Lending Club issued $1.4B in new loans in the final quarter of 2014, and Prosper hit a total of $2B loans originated through its platform in Oct 2014. Kabbage, recently hit a $3M per day in new originations to small businesses, just five months after announcing the $2M per day milestone. FICO consumer research found that Millennials could be a strong source of growth for these institutions going forward as well. Peer-to-peer lenders are attractive to Millennials (18-34 years old) with 23% indicating they are already using or very likely to use a peer-to-peer lender in the next 12 months vs. those over 50 at just 2%. That said, the same study showed that consumers have lower perceptions when compared with traditional banks in areas like security of transactions and overall trustworthiness.

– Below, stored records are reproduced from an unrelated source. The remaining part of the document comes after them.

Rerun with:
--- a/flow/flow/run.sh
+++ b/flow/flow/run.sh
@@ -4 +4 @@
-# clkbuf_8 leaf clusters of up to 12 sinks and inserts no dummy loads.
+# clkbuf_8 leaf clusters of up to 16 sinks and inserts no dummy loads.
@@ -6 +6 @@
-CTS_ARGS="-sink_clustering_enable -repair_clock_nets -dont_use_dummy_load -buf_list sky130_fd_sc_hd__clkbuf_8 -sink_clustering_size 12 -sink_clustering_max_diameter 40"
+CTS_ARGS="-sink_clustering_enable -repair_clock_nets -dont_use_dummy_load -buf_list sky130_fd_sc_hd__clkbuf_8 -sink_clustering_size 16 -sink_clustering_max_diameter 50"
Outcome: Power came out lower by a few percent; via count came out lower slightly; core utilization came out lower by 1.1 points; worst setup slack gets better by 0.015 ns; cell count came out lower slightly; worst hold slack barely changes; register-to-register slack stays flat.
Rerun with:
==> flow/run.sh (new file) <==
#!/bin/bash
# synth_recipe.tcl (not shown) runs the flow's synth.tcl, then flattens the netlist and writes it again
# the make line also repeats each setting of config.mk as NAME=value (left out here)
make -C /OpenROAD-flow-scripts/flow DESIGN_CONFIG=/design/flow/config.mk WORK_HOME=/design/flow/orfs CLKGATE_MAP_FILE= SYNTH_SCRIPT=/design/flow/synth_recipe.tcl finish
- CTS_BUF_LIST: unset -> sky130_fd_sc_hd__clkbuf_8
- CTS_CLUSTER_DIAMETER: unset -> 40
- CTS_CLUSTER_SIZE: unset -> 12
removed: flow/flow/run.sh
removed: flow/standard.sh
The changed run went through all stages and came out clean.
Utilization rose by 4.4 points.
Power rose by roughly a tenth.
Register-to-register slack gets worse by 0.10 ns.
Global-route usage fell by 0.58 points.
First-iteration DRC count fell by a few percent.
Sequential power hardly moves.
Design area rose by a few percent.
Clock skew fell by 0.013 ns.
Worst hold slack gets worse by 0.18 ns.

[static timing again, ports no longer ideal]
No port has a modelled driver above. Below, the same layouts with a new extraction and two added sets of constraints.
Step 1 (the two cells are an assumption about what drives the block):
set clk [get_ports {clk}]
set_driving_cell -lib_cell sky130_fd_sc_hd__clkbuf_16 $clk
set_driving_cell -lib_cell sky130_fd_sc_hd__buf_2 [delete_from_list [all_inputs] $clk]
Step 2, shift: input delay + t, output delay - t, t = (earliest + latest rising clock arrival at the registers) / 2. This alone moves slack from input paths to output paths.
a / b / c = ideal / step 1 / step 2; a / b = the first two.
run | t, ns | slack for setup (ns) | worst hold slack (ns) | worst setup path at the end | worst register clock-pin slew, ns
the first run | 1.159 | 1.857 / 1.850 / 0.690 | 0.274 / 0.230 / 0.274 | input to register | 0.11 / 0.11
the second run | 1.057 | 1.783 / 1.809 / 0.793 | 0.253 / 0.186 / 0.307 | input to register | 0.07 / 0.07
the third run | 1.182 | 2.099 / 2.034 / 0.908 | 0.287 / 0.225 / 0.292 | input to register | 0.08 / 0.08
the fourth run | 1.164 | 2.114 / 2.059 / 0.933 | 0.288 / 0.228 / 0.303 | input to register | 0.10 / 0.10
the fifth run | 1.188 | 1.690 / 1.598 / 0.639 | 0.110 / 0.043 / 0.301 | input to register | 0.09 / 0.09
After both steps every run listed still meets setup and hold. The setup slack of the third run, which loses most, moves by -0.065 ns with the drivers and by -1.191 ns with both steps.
Context: an optimization exercise on an open-source flow, tuned for small area, a short achievable clock period and few clock cycles. The choices shown serve that exercise and are no tape-out recipe. Power is estimated from default activity; no workload was simulated.

==> flow/design.v <==
module neuron_state_mem #(
    parameter int DATA_W = 32,
    parameter int DEPTH  = 64,
    parameter int ADDR_W = $clog2(DEPTH)
) (
    input  logic              clk,
    input  logic              reset,
    input  logic              init_start,
    input  logic [DATA_W-1:0] init_value,
    output logic              init_busy,
    output logic              ready,
    input  logic              rd_en,
    input  logic [ADDR_W-1:0] rd_addr,
    output logic [DATA_W-1:0] rd_data,
    output logic              rd_valid,
    input  logic              wr_en,
    input  logic [ADDR_W-1:0] wr_addr,
    input  logic [DATA_W-1:0] wr_data
);
    logic                ready_q;
    logic                busy_q;
    logic [DATA_W-1:0]   init_q;
    logic [DEPTH-1:0]    written_q;
    logic [DATA_W-1:0]   rd_data_q;
    logic                rd_valid_q;
    logic [DATA_W-1:0]   mem [DEPTH];
    logic                keep;
    logic [7:0]          pw_hi_q;          
    logic [7:0]          pw_lo_q;
    logic [DATA_W-1:0]   pw_data_q;
    assign ready     = ready_q;
    assign init_busy = busy_q;
    assign rd_data   = rd_data_q;
    assign rd_valid  = rd_valid_q;
    assign keep = ready_q && !init_start;
    logic              en, bypass, pend_hit, g, use_init;
    logic [3:0]        wq;                     
    logic [DATA_W-1:0] yq [4];                 
    logic [DATA_W-1:0] rd_d;
    assign en     = ready_q && rd_en;
    assign bypass = wr_en && rd_addr == wr_addr;
    assign pend_hit = pw_hi_q[rd_addr[5:3]] && pw_lo_q[rd_addr[2:0]];
    assign g      = en && !bypass && !pend_hit;
    logic [3:0] s0, s1;                        
    logic [3:0] ws0, ws1;                      
    logic [3:0] hq;                            
    logic [1:0][3:0] hw2;                      
    always_comb begin
        for (int q = 0; q < 4; q++) begin
            s0[q] = rd_addr[1:0] == 2'(q);
            s1[q] = rd_addr[3:2] == 2'(q);
            hq[q] = rd_addr[5:4] == 2'(q);
        end
    end
    nsm_dec2 u_wd0 (.a(rd_addr[1:0]), .y(ws0));
    nsm_dec2 u_wd1 (.a(rd_addr[3:2]), .y(ws1));
    for (genvar q = 0; q < 4; q++) begin : g_wq
        logic [3:0] wl1;
        for (genvar k = 0; k < 4; k++) begin : g_wl1
            nsm_sel4 u_wl1 (.s(ws0), .d(written_q[16*q+4*k+3:16*q+4*k]), .y(wl1[k]));
        end
        nsm_sel4 u_wl2 (.s(ws1), .d(wl1), .y(wq[q]));
        for (genvar c = 0; c < 2; c++) begin : g_hw
            nsm_and3 u_hw (.a(g), .b(hq[q]), .c(wq[q]), .x(hw2[c][q]));
        end
    end
    assign use_init = !(|(hq & wq));
    for (genvar q = 0; q < 4; q++) begin : g_quarter
        for (genvar b = 0; b < DATA_W; b++) begin : g_bit
            logic [3:0] l1;
            for (genvar k = 0; k < 4; k++) begin : g_l1
                nsm_sel4 u_l1 (.s(s0), .d({mem[16*q+4*k+3][b], mem[16*q+4*k+2][b],
                                           mem[16*q+4*k+1][b], mem[16*q+4*k][b]}), .y(l1[k]));
            end
            nsm_sel4 u_l2 (.s(s1), .d(l1), .y(yq[q][b]));
        end
    end
    for (genvar b = 0; b < DATA_W; b++) begin : g_bit
        logic e, ie;
        assign e  = (!en && rd_data_q[b]) || (en && bypass && wr_data[b]) ||
                    (en && !bypass && pend_hit && pw_data_q[b]);
        assign ie = g && init_q[b];
        nsm_bitfin u_fin (.y({yq[3][b], yq[2][b], yq[1][b], yq[0][b]}), .hw(hw2[b/16]),
                          .use_init(use_init), .ie(ie), .e(e), .d(rd_d[b]));
    end
    always_ff @(posedge clk or negedge reset) begin
        if (!reset) begin
            ready_q    <= 1'b0;
            busy_q     <= 1'b1;
            rd_data_q  <= '0;
            rd_valid_q <= 1'b0;
        end else begin
            ready_q    <= 1'b1;
            busy_q     <= 1'b0;
            rd_valid_q <= en;
            rd_data_q  <= rd_d;
        end
    end
    always_ff @(posedge clk) begin
        if (!ready_q || init_start) init_q <= init_value;
        for (int i = 0; i < DEPTH; i++)
            written_q[i] <= keep && (written_q[i] || (wr_en && wr_addr == ADDR_W'(i)));
    end
    always_ff @(posedge clk) begin
        for (int j = 0; j < 8; j++) begin
            pw_hi_q[j] <= keep && wr_en && wr_addr[5:3] == 3'(j);
            pw_lo_q[j] <= wr_addr[2:0] == 3'(j);
        end
        pw_data_q <= wr_data;
        for (int i = 0; i < DEPTH; i++)
            if (pw_hi_q[i/8] && pw_lo_q[i%8]) mem[i] <= pw_data_q;
    end
endmodule
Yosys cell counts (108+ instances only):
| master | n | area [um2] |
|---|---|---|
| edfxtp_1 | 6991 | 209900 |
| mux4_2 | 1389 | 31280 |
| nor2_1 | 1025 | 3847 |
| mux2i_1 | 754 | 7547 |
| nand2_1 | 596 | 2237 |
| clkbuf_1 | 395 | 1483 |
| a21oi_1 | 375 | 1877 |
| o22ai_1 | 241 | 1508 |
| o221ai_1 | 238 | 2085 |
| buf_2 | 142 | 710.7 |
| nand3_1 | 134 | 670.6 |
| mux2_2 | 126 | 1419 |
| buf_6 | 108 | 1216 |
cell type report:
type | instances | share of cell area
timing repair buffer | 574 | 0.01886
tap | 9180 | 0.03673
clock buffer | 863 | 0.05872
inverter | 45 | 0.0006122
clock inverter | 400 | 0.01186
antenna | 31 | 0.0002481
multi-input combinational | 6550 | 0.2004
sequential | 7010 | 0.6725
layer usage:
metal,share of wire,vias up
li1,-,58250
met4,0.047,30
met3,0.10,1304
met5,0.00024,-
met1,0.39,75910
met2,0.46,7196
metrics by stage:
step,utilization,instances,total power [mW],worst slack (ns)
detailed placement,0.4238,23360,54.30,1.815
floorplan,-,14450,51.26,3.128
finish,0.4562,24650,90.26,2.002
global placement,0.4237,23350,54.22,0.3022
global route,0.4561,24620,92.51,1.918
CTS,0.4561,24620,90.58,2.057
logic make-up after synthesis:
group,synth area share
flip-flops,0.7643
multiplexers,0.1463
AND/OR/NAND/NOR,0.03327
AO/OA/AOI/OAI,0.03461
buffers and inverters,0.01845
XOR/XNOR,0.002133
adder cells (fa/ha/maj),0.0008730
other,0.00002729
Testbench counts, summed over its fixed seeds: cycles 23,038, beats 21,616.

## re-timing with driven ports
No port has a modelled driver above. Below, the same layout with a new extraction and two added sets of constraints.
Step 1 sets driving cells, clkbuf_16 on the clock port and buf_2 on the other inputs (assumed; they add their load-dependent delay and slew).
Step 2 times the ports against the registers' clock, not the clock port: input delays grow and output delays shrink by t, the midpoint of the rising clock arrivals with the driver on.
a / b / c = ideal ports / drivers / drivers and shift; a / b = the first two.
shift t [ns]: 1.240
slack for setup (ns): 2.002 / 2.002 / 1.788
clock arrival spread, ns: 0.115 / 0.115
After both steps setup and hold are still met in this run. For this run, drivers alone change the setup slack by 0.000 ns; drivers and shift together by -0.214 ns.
From an optimization exercise on the open Yosys and OpenROAD flow, aimed at a short achievable clock period and few clock cycles per item; shortcuts taken in it are not production practice. RTL that was checked went through simulation tests only; none was proved equivalent to the original. The flow treats the clock pin as an ideal source, which a real chip does not have.

==> flow/design.v (excerpt) <==
module range_peak_phase_tracker #(
  parameter int NUM_BINS    = 32,
  parameter int RING_DEPTH  = 64,
  parameter int SAMPLE_BITS = 24,
  parameter int ANGLE_BITS  = 16
) (
  input  logic                                     clk,
  input  logic                                     rst_n,
  input  logic                                     in_valid,
  output logic                                     in_ready,
  input  logic                                     in_req_type,
  input  logic signed [SAMPLE_BITS-1:0]            in_bin_re,
  input  logic signed [SAMPLE_BITS-1:0]            in_bin_im,
  input  logic                                     in_last_bin,
  input  logic [rpt_pkg::RD_IDX_W-1:0]             in_read_index,
  output logic                                     out_valid,
  input  logic                                     out_ready,
  output logic                                     out_kind,
  output logic                                     out_target_found,
  output logic [rpt_pkg::PEAK_BIN_W-1:0]           out_peak_bin,
  output logic signed [ANGLE_BITS-1:0]             out_peak_phase,
  output logic signed [rpt_pkg::PHASE_W-1:0]       out_unwrapped_phase,
  output logic [$clog2(RING_DEPTH+1)-1:0]          out_samples_held,
  output logic                                     out_analysis_due,
  output logic signed [rpt_pkg::PHASE_W-1:0]       out_read_data,
  input  logic                                     cfg_valid,
  output logic                                     cfg_ready,
  input  logic [rpt_pkg::CFG_IDX_W-1:0]            cfg_index,
  input  logic [rpt_pkg::MAG_CFG_W-1:0]            cfg_data
);
==> flow/config.mk <==
export PLATFORM = sky130hd
export DESIGN_NAME = range_peak_phase_tracker
export DESIGN_NICKNAME = range_peak_phase_tracker
export VERILOG_FILES = /design/flow/design.v
export SDC_FILE = /design/flow/constraint.sdc
export NUM_CORES = 4
export LEC_CHECK = 0
export ABC_CLOCK_PERIOD_IN_PS = 2000
export CAP_MARGIN = 20
export CORE_MARGIN = 2
export CORE_UTILIZATION = 40
export SLEW_MARGIN = 20
==> flow/constraint.sdc <==
create_clock -name core_clock -period 12.0 [get_ports {clk}]
set_input_delay 2.4000 -clock core_clock [delete_from_list [all_inputs] [get_ports {clk}]]
set_output_delay 2.4000 -clock core_clock [all_outputs]
set_load 0.01 [all_outputs]
standard.sh (not shown) runs the stock make flow with config.mk's settings and CLKGATE_MAP_FILE= SYNTH_SCRIPT=/design/flow/synth_recipe.tcl, a recipe that flattens the netlist after the stock synthesis.
==> flow/flow/run.sh <==
#!/bin/bash
# The standard layout (standard.sh, the standard flow's own ORFS run on the same config.mk
# and constraint.sdc), with repair_timing asked to leave a setup margin of
# REPAIR_MARGIN ns at the design's clock, so it keeps improving the worst
# paths well past the 12 ns period. The clock, SDC and every other step are
# unchanged. Full make output goes to standard.log in this folder.
set -euo pipefail
REPAIR_MARGIN=8.4
bash standard.sh SETUP_SLACK_MARGIN=$REPAIR_MARGIN finish > standard.log 2>&1
The first run completed without violations.
Testbench counts at the start, summed over its fixed seeds: cycles 12,928, items 575.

Traditional banks aren’t sure if these players are friend or foe. Last May, Union Bank and LendingClub entered a strategic partnership where Union Bank will purchase personal loans from LendingClub and will collaborate with them on new products to both their customer bases. Several community banks have also joined forces with alternative lenders. Wells Fargo, on the other hand, banned, then allowed it employees to invest in peer-to-peer lending sites.
Modern platforms and strong technology investments give alternative lenders the ability to mine new data sources for insights on risk and customer behavior, and to react quickly to market changes. One of the big wild cards for these lenders is where worldwide regulators are going. At FICO, we feel that these lenders not only need to invest in the right systems to keep them agile, but also need to prepare for the inevitable set of regulation that will come. The July 2011, the US Government Accountability Office report on peer-to-peer lending set the stage, offering up a series of options for future regulation.
At FICO we work with a number of alternative financing providers to help both small business and consumers access credit. We recently launched an Alternative Lending Platform in China with 11 leading peer-to-peer lenders. Kabbage is one of those firms and they focus on a constant flow of data from small businesses (eBay/Amazon/Etsy transaction records, payment data from PayPal, Square, Quickbooks or business checking accounts, social data from Facebook or Twitter are a small sample) to make smarter and low cost funding decisions. The platform they have created is not only agile, but also ready for what market or regulatory changes may come.
While we might not see peer-to-peer lenders overtaking traditional banks this year or next, the “alternative” label will soon be shed. I never thought I’d hear “soft rock” Nirvana, that only took 20 years, I’m guessing in lending it will be much sooner.